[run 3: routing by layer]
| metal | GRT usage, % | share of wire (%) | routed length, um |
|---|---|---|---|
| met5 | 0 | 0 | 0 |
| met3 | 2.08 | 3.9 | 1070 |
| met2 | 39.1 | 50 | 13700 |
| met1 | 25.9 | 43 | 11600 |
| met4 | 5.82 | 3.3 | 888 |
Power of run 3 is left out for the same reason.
## src/rtl/hazard_pkg.sv

```systemverilog
// rtl/hazard_pkg.sv - shared types, default widths and forwarding-select helper for the hazard unit
package hazard_pkg;

   typedef enum logic [1:0] {
      FWD_RF = 2'b00,
      FWD_W  = 2'b01,
      FWD_M  = 2'b10
   } fwd_sel_t;

   localparam int RW_DEF       = 4;
   localparam int VW_DEF       = 4;
   localparam int LONG_MAX_DEF = 4;

   // Memory-stage producer is younger than writeback, so it takes priority.
   function automatic fwd_sel_t fwd_pick(input logic m_hit, input logic w_hit);
      if (m_hit) begin
         return FWD_M;
      end
      if (w_hit) begin
         return FWD_W;
      end
      return FWD_RF;
   endfunction

endpackage

```

## src/rtl/vec_scoreboard.sv

```systemverilog
// rtl/vec_scoreboard.sv - per-register busy bits and in-flight counter for long vector ops
module vec_scoreboard
   import hazard_pkg::*;
#(
   parameter int VW       = VW_DEF,
   parameter int LONG_MAX = LONG_MAX_DEF
) (
   input  logic                 clk,
   input  logic                 reset,
   input  logic                 issue_i,
   input  logic [VW-1:0]        issue_idx_i,
   input  logic                 done_i,
   input  logic [VW-1:0]        done_idx_i,
   input  logic [VW-1:0]        rd1_idx_i,
   input  logic [VW-1:0]        rd2_idx_i,
   input  logic [VW-1:0]        wr_idx_i,
   input  logic                 wr_en_i,
   input  logic                 long_req_i,
   output logic [(1<<VW)-1:0]   busy_o,
   output logic                 busy_stall_o,
   output logic                 cap_stall_o
);

   localparam int NVREG = 1 << VW;
   localparam int CW    = $clog2(LONG_MAX + 1);
   localparam logic [CW-1:0] CNT_MAX = CW'(LONG_MAX);

   logic [NVREG-1:0] busy_q, busy_d;
   logic [CW-1:0]    cnt_q, cnt_d;
   logic             done_eff;

   // A completion with nothing in flight is spurious and must not touch any state.
   assign done_eff = done_i && (cnt_q != '0);

   // Next-state: clear first so a same-index issue overrides; counter saturates both ways.
   always_comb begin
      busy_d = busy_q;
      cnt_d  = cnt_q;
      if (done_eff) begin
         busy_d[done_idx_i] = 1'b0;
      end
      if (issue_i) begin
         busy_d[issue_idx_i] = 1'b1;
      end
      if (issue_i && !done_eff) begin
         if (cnt_q != CNT_MAX) begin
            cnt_d = cnt_q + CW'(1);
         end
      end else if (!issue_i && done_eff) begin
         cnt_d = cnt_q - CW'(1);
      end
   end

   // Busy bits and counter, cleared immediately on reset.
   always_ff @(posedge clk or negedge reset) begin
      if (!reset) begin
         busy_q <= '0;
         cnt_q  <= '0;
      end else begin
         busy_q <= busy_d;
         cnt_q  <= cnt_d;
      end
   end

   assign busy_o       = busy_q;
   assign busy_stall_o = busy_q[rd1_idx_i] | busy_q[rd2_idx_i] | (wr_en_i & busy_q[wr_idx_i]);
   assign cap_stall_o  = long_req_i & (cnt_q == CNT_MAX);

endmodule

```

## src/rtl/hazard_unit_sb.sv

```systemverilog
// rtl/hazard_unit_sb.sv - pipeline hazard unit with PC tracker and vector scoreboard; HAZ_VEC_FWD_EN enables vector forwarding
module hazard_unit_sb
   import hazard_pkg::*;
#(
   parameter int RW       = RW_DEF,
   parameter int VW       = VW_DEF,
   parameter int LONG_MAX = LONG_MAX_DEF
) (
   input  logic                clk,
   input  logic                reset,
   input  logic [RW-1:0]       RA1D,
   input  logic [RW-1:0]       RA2D,
   input  logic [RW-1:0]       RA1E,
   input  logic [RW-1:0]       RA2E,
   input  logic [RW-1:0]       WA3E,
   input  logic [RW-1:0]       WA3M,
   input  logic [RW-1:0]       WA3W,
   input  logic                RegWriteM,
   input  logic                RegWriteW,
   input  logic                MemtoRegE,
   input  logic [VW-1:0]       VRA1D,
   input  logic [VW-1:0]       VRA2D,
   input  logic [VW-1:0]       VWA3D,
   input  logic                VRegWriteD,
   input  logic                VLongD,
   input  logic [VW-1:0]       VRA1E,
   input  logic [VW-1:0]       VRA2E,
   input  logic [VW-1:0]       VWA3E,
   input  logic                VLongIssueE,
   input  logic [VW-1:0]       VWA3M,
   input  logic [VW-1:0]       VWA3W,
   input  logic                VRegWriteM,
   input  logic                VRegWriteW,
   input  logic                VLongDoneW,
   input  logic                PCSrcD,
   input  logic                BranchTakenE,
   output logic [1:0]          ForwardAE,
   output logic [1:0]          ForwardBE,
   output logic [1:0]          ForwardVAE,
   output logic [1:0]          ForwardVBE,
   output logic                StallF,
   output logic                StallD,
   output logic                FlushD,
   output logic                FlushE,
   output logic [(1<<VW)-1:0]  VBusy
);

   logic ld_stall, sb_busy_stall, cap_stall, vil_stall, stall;
   logic pc_wr_pending_f;
   logic pend_e_q, pend_m_q, pend_w_q, pend_e_d;

   assign ForwardAE = fwd_pick(RegWriteM && (RA1E == WA3M), RegWriteW && (RA1E == WA3W));
   assign ForwardBE = fwd_pick(RegWriteM && (RA2E == WA3M), RegWriteW && (RA2E == WA3W));

`ifdef HAZ_VEC_FWD_EN
   assign ForwardVAE = fwd_pick(VRegWriteM && (VRA1E == VWA3M), VRegWriteW && (VRA1E == VWA3W));
   assign ForwardVBE = fwd_pick(VRegWriteM && (VRA2E == VWA3M), VRegWriteW && (VRA2E == VWA3W));
   assign vil_stall  = 1'b0;
`else
   logic unused_vec_e;
   assign unused_vec_e = ^{VRA1E, VRA2E};
   assign ForwardVAE   = FWD_RF;
   assign ForwardVBE   = FWD_RF;
   // Without vector bypass, any D source matching a pending vector write downstream must wait.
   assign vil_stall = (VLongIssueE && ((VRA1D == VWA3E) || (VRA2D == VWA3E)))
                    | (VRegWriteM  && ((VRA1D == VWA3M) || (VRA2D == VWA3M)))
                    | (VRegWriteW  && ((VRA1D == VWA3W) || (VRA2D == VWA3W)));
`endif

   assign ld_stall = MemtoRegE && ((RA1D == WA3E) || (RA2D == WA3E));

   vec_scoreboard #(
      .VW       (VW),
      .LONG_MAX (LONG_MAX)
   ) u_vec_scoreboard (
      .clk          (clk),
      .reset        (reset),
      .issue_i      (VLongIssueE),
      .issue_idx_i  (VWA3E),
      .done_i       (VLongDoneW),
      .done_idx_i   (VWA3W),
      .rd1_idx_i    (VRA1D),
      .rd2_idx_i    (VRA2D),
      .wr_idx_i     (VWA3D),
      .wr_en_i      (VRegWriteD),
      .long_req_i   (VLongD),
      .busy_o       (VBusy),
      .busy_stall_o (sb_busy_stall),
      .cap_stall_o  (cap_stall)
   );

   assign stall           = ld_stall | sb_busy_stall | cap_stall | vil_stall;
   assign pc_wr_pending_f = PCSrcD | pend_e_q | pend_m_q;

   assign StallF = stall | pc_wr_pending_f;
   assign StallD = stall;
   assign FlushE = stall | BranchTakenE;
   assign FlushD = pc_wr_pending_f | pend_w_q | BranchTakenE;

   // A PC write only enters the tracker if the D instruction actually advances into E.
   assign pend_e_d = PCSrcD & ~FlushE & ~StallD;

   // PC-write tracker follows the writing instruction through E, M and W.
   always_ff @(posedge clk or negedge reset) begin
      if (!reset) begin
         pend_e_q <= 1'b0;
         pend_m_q <= 1'b0;
         pend_w_q <= 1'b0;
      end else begin
         pend_e_q <= pend_e_d;
         pend_m_q <= pend_e_q;
         pend_w_q <= pend_m_q;
      end
   end

endmodule

```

★ ★ ★ ★

- _The problem_:
Read the data above and pull out each line that holds the string "else".

- _Written reply_:
      end else if (!issue_i && done_eff) begin
      end else begin
`else
      end else begin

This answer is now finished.